In 1895, Caloen, and a group of monks from Maredsous arrived at the Monastery of St. Benedict, Olinda to begin the work of restoring it.[11] In July Abbot Primate Hildebrand de Hemptinne appointed Caloen Prior of Olinda Monastery and in May 1896 Abbot. In December 1898 Pope Leo XIII published an apostolic letter shifting the focus Caloen's work from monastic restoration to missionary work, a change criticized throughout the Beuronese Congregation, not least at Maredsous.[12] In 1899 he was named general vicar of the Brazilian congregation in 1899. In 1902 Caloen persuaded the Missionary Benedictine Sisters of Tutzing to come to Olinda. Arriving in June 1903, they immediately began to care for orphans and the sick.[13]

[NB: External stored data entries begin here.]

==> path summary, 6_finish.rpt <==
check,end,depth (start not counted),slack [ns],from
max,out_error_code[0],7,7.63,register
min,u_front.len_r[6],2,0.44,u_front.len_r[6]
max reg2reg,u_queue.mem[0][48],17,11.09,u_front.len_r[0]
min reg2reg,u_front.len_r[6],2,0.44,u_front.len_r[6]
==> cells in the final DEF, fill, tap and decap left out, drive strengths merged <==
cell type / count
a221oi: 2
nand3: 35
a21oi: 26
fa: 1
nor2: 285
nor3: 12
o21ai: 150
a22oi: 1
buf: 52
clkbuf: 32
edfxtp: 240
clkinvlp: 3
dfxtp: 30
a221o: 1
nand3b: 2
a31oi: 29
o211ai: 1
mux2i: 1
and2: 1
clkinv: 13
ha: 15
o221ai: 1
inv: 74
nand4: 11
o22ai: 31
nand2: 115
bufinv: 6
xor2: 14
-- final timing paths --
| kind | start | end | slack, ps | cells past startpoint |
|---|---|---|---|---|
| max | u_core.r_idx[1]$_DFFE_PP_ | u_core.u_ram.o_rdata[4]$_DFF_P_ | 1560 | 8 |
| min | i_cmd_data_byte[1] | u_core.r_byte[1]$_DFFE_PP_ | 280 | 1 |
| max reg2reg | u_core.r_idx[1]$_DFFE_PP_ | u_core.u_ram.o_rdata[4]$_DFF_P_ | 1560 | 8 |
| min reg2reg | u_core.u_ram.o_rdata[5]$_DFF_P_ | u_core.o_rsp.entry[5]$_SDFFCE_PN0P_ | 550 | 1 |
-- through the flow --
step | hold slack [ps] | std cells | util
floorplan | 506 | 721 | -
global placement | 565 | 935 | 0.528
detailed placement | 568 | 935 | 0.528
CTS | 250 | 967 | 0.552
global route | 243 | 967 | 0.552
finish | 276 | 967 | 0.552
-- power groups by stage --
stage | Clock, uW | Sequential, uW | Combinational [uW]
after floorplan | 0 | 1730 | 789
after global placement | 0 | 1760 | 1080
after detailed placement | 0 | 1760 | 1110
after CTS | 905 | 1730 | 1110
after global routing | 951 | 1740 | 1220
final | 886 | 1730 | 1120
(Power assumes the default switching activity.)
==> src/rtl/core/asd_pkg.sv <==
// ----------------------------------------------------------------------------
// asd_pkg
// Shared widths, constants, register codes and control types of the
// accelerometer step detector.
// ----------------------------------------------------------------------------
`default_nettype none

package asd_pkg;

  // field widths
  localparam int AXIS_W   = 16;
  localparam int SAX_W    = 12;  // axis after arithmetic shift right by 4
  localparam int AXIS_SHR = 4;
  localparam int SQ_W     = 24;  // sum of three squares
  localparam int MAG_W    = 12;
  localparam int SUM3_W   = 14;  // sum of three magnitudes
  localparam int PC_W     = 3;
  localparam int WC_W     = 4;
  localparam int THR_W    = 12;
  localparam int CW_W     = 4;
  localparam int MP_W     = 2;
  localparam int CFG_IDX_W = 2;
  localparam int CFG_DW   = 12;
  localparam int CNT_W    = 4;

  // divide by three as multiply by reciprocal, exact for sums below 2^15
  localparam int RECIP_W     = 15;
  localparam int RECIP_SHIFT = 16;
  localparam int PROD_W      = SUM3_W + RECIP_W;
  localparam logic [RECIP_W-1:0] RECIP3 = 15'd21846;

  // square root iteration
  localparam int ROOT_STEPS = SQ_W / 2;
  localparam logic [SQ_W-1:0] ROOT_TOP_BIT = SQ_W'(1) << (SQ_W - 2);
  localparam logic [CNT_W-1:0] ROOT_LAST = CNT_W'(ROOT_STEPS - 1);
  localparam logic [CNT_W-1:0] SQ_LAST   = CNT_W'(2);

  // largest magnitude the axis range can give
  localparam logic [MAG_W-1:0] MAG_MAX = 12'd3547;

  // register reset values
  localparam logic [THR_W-1:0] THR_RST = 12'd45;
  localparam logic [CW_W-1:0]  CW_RST  = 4'd5;
  localparam logic [MP_W-1:0]  MP_RST  = 2'd2;

  // configuration register indexes
  typedef enum logic [CFG_IDX_W-1:0] {
    CFG_PEAK_THRESHOLD = 2'd0,
    CFG_CONFIRM_WINDOW = 2'd1,
    CFG_MAX_PEAKS      = 2'd2
  } cfg_idx_e;

  // controller states
  typedef enum logic [2:0] {
    ST_IDLE,
    ST_SQUARE,
    ST_ROOT,
    ST_AVERAGE,
    ST_FINISH
  } ctrl_state_e;

  // controller to datapath commands
  typedef struct packed {
    logic       load;        // capture scaled axes, clear accumulator
    logic       sq_en;       // accumulate one square
    logic [1:0] sq_sel;      // axis to square
    logic       root_en;     // one square root iteration
    logic       root_first;  // first iteration takes the accumulator
    logic       avg_en;      // three-sample average
    logic       finish;      // peak test, history and output load
  } asd_cmd_t;

  // datapath to controller status
  typedef struct packed {
    logic out_free;          // output register can take a word
  } asd_status_t;

endpackage

`default_nettype wire

==> src/rtl/core/asd_if.sv <==
// ----------------------------------------------------------------------------
// asd_if
// Valid/ready channel interfaces of the step detector: sample input, result
// output and configuration write.
// ----------------------------------------------------------------------------
`default_nettype none

interface asd_in_if;
  import asd_pkg::*;
  logic                     valid;
  logic                     ready;
  logic signed [AXIS_W-1:0] accel_x;
  logic signed [AXIS_W-1:0] accel_y;
  logic signed [AXIS_W-1:0] accel_z;

  modport source (output valid, accel_x, accel_y, accel_z, input ready);
  modport sink   (input valid, accel_x, accel_y, accel_z, output ready);
endinterface

interface asd_out_if;
  import asd_pkg::*;
  logic             valid;
  logic             ready;
  logic             step_detected;
  logic [MAG_W-1:0] smoothed_magnitude;

  modport source (output valid, step_detected, smoothed_magnitude, input ready);
  modport sink   (input valid, step_detected, smoothed_magnitude, output ready);
endinterface

interface asd_cfg_if;
  import asd_pkg::*;
  logic                 valid;
  logic                 ready;
  logic [CFG_IDX_W-1:0] index;
  logic [CFG_DW-1:0]    data;

  modport source (output valid, index, data, input ready);
  modport sink   (input valid, index, data, output ready);
endinterface

`default_nettype wire

==> src/rtl/core/asd_ctrl.sv <==
// ----------------------------------------------------------------------------
// asd_ctrl
// Sequencer of the step detector: accept, three squares, square root
// iterations, average, then history update and output load.
// ----------------------------------------------------------------------------
`default_nettype none

module asd_ctrl (
  input  wire                 clk_i,
  input  wire                 rst_ni,
  input  wire                 in_valid_i,
  output logic                in_ready_o,
  output asd_pkg::asd_cmd_t    cmd_o,
  input  asd_pkg::asd_status_t status_i
);
  import asd_pkg::*;

  ctrl_state_e      state_q, state_d;
  logic [CNT_W-1:0] cnt_q, cnt_d;

  // state and step counter
  always_ff @(posedge clk_i or negedge rst_ni) begin
    if (!rst_ni) begin
      state_q <= ST_IDLE;
      cnt_q   <= '0;
    end else begin
      state_q <= state_d;
      cnt_q   <= cnt_d;
    end
  end

  // next state and commands
  always_comb begin
    state_d    = state_q;
    cnt_d      = cnt_q;
    in_ready_o = 1'b0;
    cmd_o      = '0;
    case (state_q)
      ST_IDLE: begin
        in_ready_o = 1'b1;
        if (in_valid_i) begin
          cmd_o.load = 1'b1;
          cnt_d      = '0;
          state_d    = ST_SQUARE;
        end
      end
      ST_SQUARE: begin
        cmd_o.sq_en  = 1'b1;
        cmd_o.sq_sel = cnt_q[1:0];
        if (cnt_q == SQ_LAST) begin
          cnt_d   = '0;
          state_d = ST_ROOT;
        end else begin
          cnt_d = cnt_q + 1'b1;
        end
      end
      ST_ROOT: begin
        cmd_o.root_en    = 1'b1;
        cmd_o.root_first = (cnt_q == '0);
        if (cnt_q == ROOT_LAST) begin
          cnt_d   = '0;
          state_d = ST_AVERAGE;
        end else begin
          cnt_d = cnt_q + 1'b1;
        end
      end
      ST_AVERAGE: begin
        cmd_o.avg_en = 1'b1;
        state_d      = ST_FINISH;
      end
      ST_FINISH: begin
        // wait here while the previous word is still unclaimed
        if (status_i.out_free) begin
          cmd_o.finish = 1'b1;
          state_d      = ST_IDLE;
        end
      end
      default: begin
        state_d = ST_IDLE;
      end
    endcase
  end

endmodule

`default_nettype wire

==> src/rtl/core/asd_datapath.sv <==
// ----------------------------------------------------------------------------
// asd_datapath
// Arithmetic and state of the step detector: shared squarer, iterative
// square root, divide-by-three average, peak window, counters, config
// registers and the output register.
// ----------------------------------------------------------------------------
`default_nettype none

module asd_datapath (
  input  wire                          clk_i,
  input  wire                          rst_ni,
  input  wire signed [asd_pkg::AXIS_W-1:0] accel_x_i,
  input  wire signed [asd_pkg::AXIS_W-1:0] accel_y_i,
  input  wire signed [asd_pkg::AXIS_W-1:0] accel_z_i,
  input  asd_pkg::asd_cmd_t             cmd_i,
  output asd_pkg::asd_status_t          status_o,
  asd_cfg_if.sink                      cfg_i,
  asd_out_if.source                    out_o
);
  import asd_pkg::*;

  // config registers
  logic [THR_W-1:0] thr_q;
  logic [CW_W-1:0]  cw_q;
  logic [MP_W-1:0]  mp_q;

  assign cfg_i.ready = 1'b1;

  always_ff @(posedge clk_i or negedge rst_ni) begin
    if (!rst_ni) begin
      thr_q <= THR_RST;
      cw_q  <= CW_RST;
      mp_q  <= MP_RST;
    end else if (cfg_i.valid) begin
      case (cfg_idx_e'(cfg_i.index))
        CFG_PEAK_THRESHOLD: thr_q <= cfg_i.data[THR_W-1:0];
        CFG_CONFIRM_WINDOW: cw_q  <= cfg_i.data[CW_W-1:0];
        CFG_MAX_PEAKS:      mp_q  <= cfg_i.data[MP_W-1:0];
        default: ;
      endcase
    end
  end

  // scaled axes, squarer and accumulator
  logic signed [SAX_W-1:0] ax_q [3];
  logic signed [SAX_W-1:0] sq_op;
  logic signed [SQ_W-1:0]  sq;
  logic [SQ_W-1:0]         acc_q;

  always_comb begin
    case (cmd_i.sq_sel)
      2'd0:    sq_op = ax_q[0];
      2'd1:    sq_op = ax_q[1];
      default: sq_op = ax_q[2];
    endcase
    sq = sq_op * sq_op;
  end

  // square root, one result bit per step
  logic [SQ_W-1:0] rem_q, root_q, bit_q;
  logic [SQ_W-1:0] rem_cur, root_cur, bit_cur;
  logic [SQ_W:0]   trial;
  logic            take;

  always_comb begin
    rem_cur  = cmd_i.root_first ? acc_q : rem_q;
    root_cur = cmd_i.root_first ? '0 : root_q;
    bit_cur  = cmd_i.root_first ? ROOT_TOP_BIT : bit_q;
    trial    = {1'b0, root_cur} + {1'b0, bit_cur};
    take     = ({1'b0, rem_cur} >= trial);
  end

  // three-sample average
  logic [MAG_W-1:0]  mag_hist_q [2];
  logic [MAG_W-1:0]  mag;
  logic [SUM3_W-1:0] sum3;
  logic [PROD_W-1:0] prod;
  logic [MAG_W-1:0]  smooth_q;

  assign mag  = root_q[MAG_W-1:0];
  assign sum3 = SUM3_W'(mag_hist_q[0]) + SUM3_W'(mag_hist_q[1]) + SUM3_W'(mag);
  assign prod = PROD_W'(sum3) * PROD_W'(RECIP3);

  // payload registers
  always_ff @(posedge clk_i) begin
    if (cmd_i.load) begin
      ax_q[0] <= accel_x_i[AXIS_W-1:AXIS_SHR];
      ax_q[1] <= accel_y_i[AXIS_W-1:AXIS_SHR];
      ax_q[2] <= accel_z_i[AXIS_W-1:AXIS_SHR];
      acc_q   <= '0;
    end else if (cmd_i.sq_en) begin
      acc_q <= acc_q + SQ_W'(unsigned'(sq));
    end
    if (cmd_i.root_en) begin
      rem_q  <= take ? SQ_W'({1'b0, rem_cur} - trial) : rem_cur;
      root_q <= take ? ((root_cur >> 1) + bit_cur) : (root_cur >> 1);
      bit_q  <= bit_cur >> 2;
    end
    if (cmd_i.avg_en) begin
      smooth_q <= prod[RECIP_SHIFT +: MAG_W];
    end
  end

  // peak window test
  logic [MAG_W-1:0] sm_hist_q [4];
  logic             shape, peak;
  logic [MAG_W-1:0] rise_l, rise_r;

  always_comb begin
    shape  = (sm_hist_q[0] <= sm_hist_q[1]) && (sm_hist_q[1] <= sm_hist_q[2]) &&
             (sm_hist_q[2] >= sm_hist_q[3]) && (sm_hist_q[3] >= smooth_q);
    rise_l = sm_hist_q[2] - sm_hist_q[0];
    rise_r = sm_hist_q[2] - smooth_q;
    peak   = shape && ((rise_l >= thr_q) || (rise_r >= thr_q));
  end

  // peak and window counters
  logic [PC_W-1:0] pc_q, pc_inc, pc_d;
  logic [WC_W-1:0] wc_q, wc_inc, wc_d;
  logic            step_d;

  always_comb begin
    pc_inc = peak ? pc_q + 1'b1 : pc_q;
    wc_inc = wc_q + 1'b1;
    pc_d   = pc_inc;
    wc_d   = wc_q;
    step_d = 1'b0;
    if (pc_inc != '0) begin
      wc_d = wc_inc;
      if (pc_inc > PC_W'(mp_q)) begin
        pc_d = '0;
        wc_d = '0;
      end else if (wc_inc >= cw_q) begin
        pc_d   = '0;
        wc_d   = '0;
        step_d = 1'b1;
      end
    end
  end

  // history and counter state
  always_ff @(posedge clk_i or negedge rst_ni) begin
    if (!rst_ni) begin
      mag_hist_q <= '{default: '0};
      sm_hist_q  <= '{default: '0};
      pc_q       <= '0;
      wc_q       <= '0;
    end else if (cmd_i.finish) begin
      mag_hist_q[0] <= mag_hist_q[1];
      mag_hist_q[1] <= mag;
      sm_hist_q[0]  <= sm_hist_q[1];
      sm_hist_q[1]  <= sm_hist_q[2];
      sm_hist_q[2]  <= sm_hist_q[3];
      sm_hist_q[3]  <= smooth_q;
      pc_q          <= pc_d;
      wc_q          <= wc_d;
    end
  end

  // output register
  logic             out_valid_q;
  logic             out_step_q;
  logic [MAG_W-1:0] out_mag_q;

  always_ff @(posedge clk_i or negedge rst_ni) begin
    if (!rst_ni) begin
      out_valid_q <= 1'b0;
    end else if (cmd_i.finish) begin
      out_valid_q <= 1'b1;
    end else if (out_o.ready) begin
      out_valid_q <= 1'b0;
    end
  end

  always_ff @(posedge clk_i) begin
    if (cmd_i.finish) begin
      out_step_q <= step_d;
      out_mag_q  <= smooth_q;
    end
  end

  assign status_o.out_free         = !out_valid_q || out_o.ready;
  assign out_o.valid              = out_valid_q;
  assign out_o.step_detected      = out_step_q;
  assign out_o.smoothed_magnitude = out_mag_q;

endmodule

`default_nettype wire

==> src/rtl/core/accel_step_detector.sv <==
// ----------------------------------------------------------------------------
// accel_step_detector
// Pedometer peak detection on three-axis accelerometer samples.
// ----------------------------------------------------------------------------
// Each accepted sample gives exactly one result word (step flag and smoothed
// magnitude). One sample is processed at a time: acceptance, three squares on
// the single shared 12x12 squarer, twelve iterations of the bit-serial square
// root, averaging, then peak test and history update. The result sits in an
// output register, so the next sample is taken while it waits; only a second
// result stalls in the finish state until the first is taken. Configuration
// writes are always ready and apply immediately; they should be issued only
// while no sample is in flight.
`default_nettype none

module accel_step_detector (
  input  wire       clk_i,
  input  wire       rst_ni,
  asd_in_if.sink    in_i,
  asd_out_if.source out_o,
  asd_cfg_if.sink   cfg_i
);
  import asd_pkg::*;

  asd_cmd_t    cmd;
  asd_status_t status;
  logic        in_ready;

  assign in_i.ready = in_ready;

  // sequencer
  asd_ctrl u_ctrl (
    .clk_i      (clk_i),
    .rst_ni     (rst_ni),
    .in_valid_i (in_i.valid),
    .in_ready_o (in_ready),
    .cmd_o      (cmd),
    .status_i   (status)
  );

  // arithmetic and state
  asd_datapath u_datapath (
    .clk_i     (clk_i),
    .rst_ni    (rst_ni),
    .accel_x_i (in_i.accel_x),
    .accel_y_i (in_i.accel_y),
    .accel_z_i (in_i.accel_z),
    .cmd_i     (cmd),
    .status_o  (status),
    .cfg_i     (cfg_i),
    .out_o     (out_o)
  );

endmodule

`default_nettype wire

==> src/flat_wrapper.sv <==
// flat-port wrapper written by rule: the top's interface ports become plain ports
module accel_step_detector_flat import asd_pkg::*;
  (clk_i, rst_ni, in_i_valid, in_i_accel_x, in_i_accel_y, in_i_accel_z, in_i_ready, out_o_valid, out_o_step_detected, out_o_smoothed_magnitude, out_o_ready, cfg_i_valid, cfg_i_index, cfg_i_data, cfg_i_ready);
  asd_in_if in_i_i ();
  asd_out_if out_o_i ();
  asd_cfg_if cfg_i_i ();
  input  wire clk_i;
  input  wire rst_ni;
  input wire logic [$bits(in_i_i.valid)-1:0] in_i_valid;
  input wire logic [$bits(in_i_i.accel_x)-1:0] in_i_accel_x;
  input wire logic [$bits(in_i_i.accel_y)-1:0] in_i_accel_y;
  input wire logic [$bits(in_i_i.accel_z)-1:0] in_i_accel_z;
  output wire logic [$bits(in_i_i.ready)-1:0] in_i_ready;
  output wire logic [$bits(out_o_i.valid)-1:0] out_o_valid;
  output wire logic [$bits(out_o_i.step_detected)-1:0] out_o_step_detected;
  output wire logic [$bits(out_o_i.smoothed_magnitude)-1:0] out_o_smoothed_magnitude;
  input wire logic [$bits(out_o_i.ready)-1:0] out_o_ready;
  input wire logic [$bits(cfg_i_i.valid)-1:0] cfg_i_valid;
  input wire logic [$bits(cfg_i_i.index)-1:0] cfg_i_index;
  input wire logic [$bits(cfg_i_i.data)-1:0] cfg_i_data;
  output wire logic [$bits(cfg_i_i.ready)-1:0] cfg_i_ready;
  assign in_i_i.valid = in_i_valid;
  assign in_i_i.accel_x = in_i_accel_x;
  assign in_i_i.accel_y = in_i_accel_y;
  assign in_i_i.accel_z = in_i_accel_z;
  assign in_i_ready = in_i_i.ready;
  assign out_o_valid = out_o_i.valid;
  assign out_o_step_detected = out_o_i.step_detected;
  assign out_o_smoothed_magnitude = out_o_i.smoothed_magnitude;
  assign out_o_i.ready = out_o_ready;
  assign cfg_i_i.valid = cfg_i_valid;
  assign cfg_i_i.index = cfg_i_index;
  assign cfg_i_i.data = cfg_i_data;
  assign cfg_i_ready = cfg_i_i.ready;
  accel_step_detector u_core (.clk_i(clk_i), .rst_ni(rst_ni), .in_i(in_i_i), .out_o(out_o_i), .cfg_i(cfg_i_i));
endmodule
==> config.mk <==
export PLATFORM = sky130hd
export DESIGN_NAME = accel_step_detector_flat
export DESIGN_NICKNAME = d
export VERILOG_FILES = /design/src/rtl/core/asd_pkg.sv /design/src/rtl/core/asd_if.sv /design/src/rtl/core/asd_ctrl.sv /design/src/rtl/core/asd_datapath.sv /design/src/rtl/core/accel_step_detector.sv /design/src/flat_wrapper.sv
export SDC_FILE = /design/constraint.sdc
export NUM_CORES = 1
export LEC_CHECK = 0
export BUFFER_PORTS_ARGS = -buffer_cell sky130_fd_sc_hd__clkbuf_2
export CAP_MARGIN = 20
export CORE_MARGIN = 4
export CORE_UTILIZATION = 58
export CTS_CLUSTER_SIZE = 25
export DETAILED_ROUTE_END_ITERATION = 7
export MAX_ROUTING_LAYER = met4
export PLACE_DENSITY_LB_ADDON = 0.05
export SLEW_MARGIN = 20
export SYNTH_ARGS = -nofsm -noshare
export SYNTH_HDL_FRONTEND = slang
export SYNTH_SLANG_ARGS = --single-unit
==> constraint.sdc <==
create_clock -name clk_i -period 7.21 [get_ports clk_i]
set_input_delay 1.442 -clock clk_i [delete_from_list [all_inputs] [get_ports clk_i]]
set_output_delay 1.442 -clock clk_i [all_outputs]
set_load 0.05 [all_outputs]
# Word-level counts from Yosys, hierarchy flattened
# Memory sizes are Yosys's and may differ from the RTL's.
# Index checks and enable logic that the tools add are counted.
# word_totals
register_bits,224
ramBits,36
inputBits,67
output_inout_bits,16
wordCells,114
n_memories,1
# memory_table
memory,depth,word_bits,read_ports,rd_ports_with_merged_regs,write_ports,line_no,source
u_core.u_datapath.ax_q,3,12,3,0,3,asd_datapath.sv:45,logic signed [SAX_W-1:0] ax_q [3];
# classes
add_sub_neg,11
mul,2
magnitude_cmp,9
eq_ne,13
n_mux,34
n_bitwise,1
n_reduce_logical,21
# ops
op,count
24-bit 2-to-1 mux,3
12-bit >= comparator,4
23-bit 2-to-1 mux,2
14-bit by 14-bit multiplier with 27-bit output (second input constant),1
3-bit 2-to-1 mux,9
24-bit by 23-bit adder with 25-bit output,1
24-bit by 25-bit >= comparator with 1-bit output,1
23-bit by 23-bit adder with 24-bit output,1
24-bit adder,1
12-bit less-or-equal comparator,2
12-bit by 12-bit multiplier with 24-bit output,1
12-bit one-hot mux with 2 select lines,1
12-bit subtractor,2
24-bit subtractor,1
4-bit 2-to-1 mux,5
3-bit one-hot mux with 5 select lines,1
13-bit by 12-bit adder with 14-bit output,1
12-bit by 12-bit adder with 13-bit output,1
4-bit one-hot mux with 3 select lines,1
1-bit 2-to-1 mux,11
2-bit AND reduction,5
4-bit by 1-bit adder with 4-bit output (second input constant),2
3-bit by 2-bit == test with 1-bit output (second input constant),2
2-bit inequality test (second input constant),3
22 further kinds,29

# Depth between registers and ports, before layout
# Gate-level depths: netlist (run 1).
# logic_depth
ltp_word,9
mapped_depth,31
ltp_nobuf,29

# Hierarchy
# From an unflattened synthesis (run 1), not the netlist that was laid out.
# hier_totals
cells_unflattened,2433
hier_area_um2,24180.7
# modules_own_cells
mod,n_inst,cells_per_inst,area_per_inst_um2,seq_area_each_um2
asd_datapath,1,2380,23700.2,6545.0
asd_ctrl,1,53,480.5,175.2

# Worst setup path before layout (run 1)
# No wires, ideal clock.
# synth_timing
path_type,reg-to-reg
startpoint,register u_core.u_datapath.root_q[1]
endpoint,register u_core.u_datapath.smooth_q[11] (data pin)
setup_time_ns,0.260
arrival_ns,7.354
required_time_ns,6.950
setup_slack_ns,-0.403
path_stages_with_launch,28
n_path_buf,0
period_less_slack_ns,7.613
path_cell_list,edfxtp_1 fa_1 ha_1 inv_1 fa_1 nand2b_1 a21oi_1 o21ai_0 nand2b_1 xor2_1 ha_1 ha_1 fa_1 fa_1 fa_1 inv_1 fa_1 inv_1 ha_1 and2_1 a221oi_1 o221ai_1 o211ai_1 a21boi_0 and3_1 or4_1 a31oi_1 xnor2_1
# synth_between
elab_chain_len,2
# synth_rtl
item,line_no,source
start: declaration,asd_datapath.sv:60,"logic [SQ_W-1:0] rem_q, root_q, bit_q;"
start signal: assignment,asd_datapath.sv:96,root_q <= take ? ((root_cur >> 1) + bit_cur) : (root_cur >> 1);
13-bit by 12-bit adder with 14-bit output,asd_datapath.sv:81,assign sum3 = SUM3_W'(mag_hist_q[0]) + SUM3_W'(mag_hist_q[1]) + SUM3_W'(mag);
14-bit by 14-bit multiplier with 27-bit output,asd_datapath.sv:82,assign prod = PROD_W'(sum3) * PROD_W'(RECIP3);
via u_core.u_datapath.prod[27],asd_datapath.sv:77,logic [PROD_W-1:0] prod;
end signal: assignment,asd_datapath.sv:100,smooth_q <= prod[RECIP_SHIFT +: MAG_W];
end: declaration,asd_datapath.sv:78,logic [MAG_W-1:0] smooth_q;
# The timed path passes the listed nets, and every way through them passes these cells.
# A chain may end at the register's enable or synchronous reset.

# Worst setup path after layout (run 1)
# Same ends and word-level chain as after synthesis.

==> results of run 1 <==
## per-layer routing
layer	share of wire, %	up-vias	global-route usage, %
li1	-	8886	-
met1	48	8445	35.2
met2	46	269	39.8
met3	3.6	69	2.92
met4	1.9	0	4.44
met5	0	-	-
## through the flow
stage	std cells	setup slack, ns	area, µm²	hold slack [ns]
floorplan	2559	0.0105	24200	0.425
global placement	3216	-0.308	25900	0.436
detailed placement	3216	-0.347	25900	0.436
CTS	3276	0.00219	27100	0.450
global route	3279	-0.348	27200	0.455
finish	3279	-0.0138	27200	0.448
## layout by cell type, fill, tap and decap left out, types with 7 or more instances in the layout
master     count
o21a_1        10
nor2_1       132
dfrtp_1       98
buf_4        125
ha_4           8
xor2_1        47
clkbuf_8       7
nand2_1      332
a211oi_1      16
o211ai_1      10
o21ai_0      155
a31oi_1       24
o21bai_1      18
clkbuf_16     30
nand2b_1      21
a21oi_1      117
inv_2         11
inv_1        396
dfstp_2        7
xnor2_1       92
nor3_1        22
nor2b_1       15
a21o_1        44
nand4_1       22
and3_1        12
mux2_2        22
nand3_1       21
fa_1         208
a22oi_1       14
and2_1        29
clkbuf_2      68
dfxtp_1       24
edfxtp_1     120
ha_1         312
## kinds of logic after synthesis
family | Yosys count | share of synthesized area, %
multiplexers | 26 | 1.19
AO/OA/AOI/OAI | 491 | 12.5
other | 1 | 0.0155
adder cells (fa/ha/maj) | 534 | 34.1
XOR/XNOR | 143 | 5.17
buffers and inverters | 471 | 7.38
AND/OR/NAND/NOR | 644 | 11.8
flip-flops | 249 | 27.7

In December 1899 Caloen was made vicar general of the Abbot General of the Brazilian Benedictine Congregation, Domingos Machado, with the right of succession. Caloen was made Abbot President of the Brazilian Congregation in 1900. He intended to assume the Abbey of Rio in May 1903, but the abbot still residing there refused; he finally succeeded with help from the military. On February 28, 1905, he was transferred from Olinda to the Abbey of São Bento do Rio de Janeiro.[8] In September of that year, he returned to Belgium to recruit monks for Brazil.[14]
Caloen was made bishop of the mission district of Rio Branco with the titular of Phocea. He received episcopal consecration on April 28, 1906, in Maredsous and returned to Brazil in July. Besides the mission at Rio Branco, the monks had charge of the church at Alto Boa Vista, and extended pastoral care to the naval base on the Ilha das Cobras, as well as the garrison, prison, and hospital. They also supervised a primary, secondary, and night school for adults.[15] By a Decree of the Sacred Congregation of the Consistory, 15 August 1907, Santa Maria de Monserrato was erected into an territorial abbey. The same Decree separated the District of Rio Branco from the Diocese of Amazones and subjected it to the jurisdiction of the Abbot of Santa Maria de Monserrato.[9] On September 6, 1908, Caloen was elected Archabbot of the Brazilian Congregation. He resided at Rio de Janeiro.
After the outbreak of World War I, he resigned from all offices in March 1915, but remained Vicar General of the Apostolic Administrator Laurentius Zeller in the Rio Branco mission area. In August 1919 he returned to Europe permanently for health reasons. At the arrival of Dom Gérard van Caloen in Brazil 1895, the Congregation counted no more than eleven monks. At his departure they were 261.[16]
He lived for a brief time at the abbey of St. Andrew, and was to some extent involved in the canonical erection of the Congregation of the Annunciation in 1920. Unable to tolerate the weather of his homeland, he was compelled to retire to a more pleasant climate in the south of France. He spent the last years of his life in Cap d'Antibes, southern France, writing. He died there in 1932, and was buried at St. Andrew's.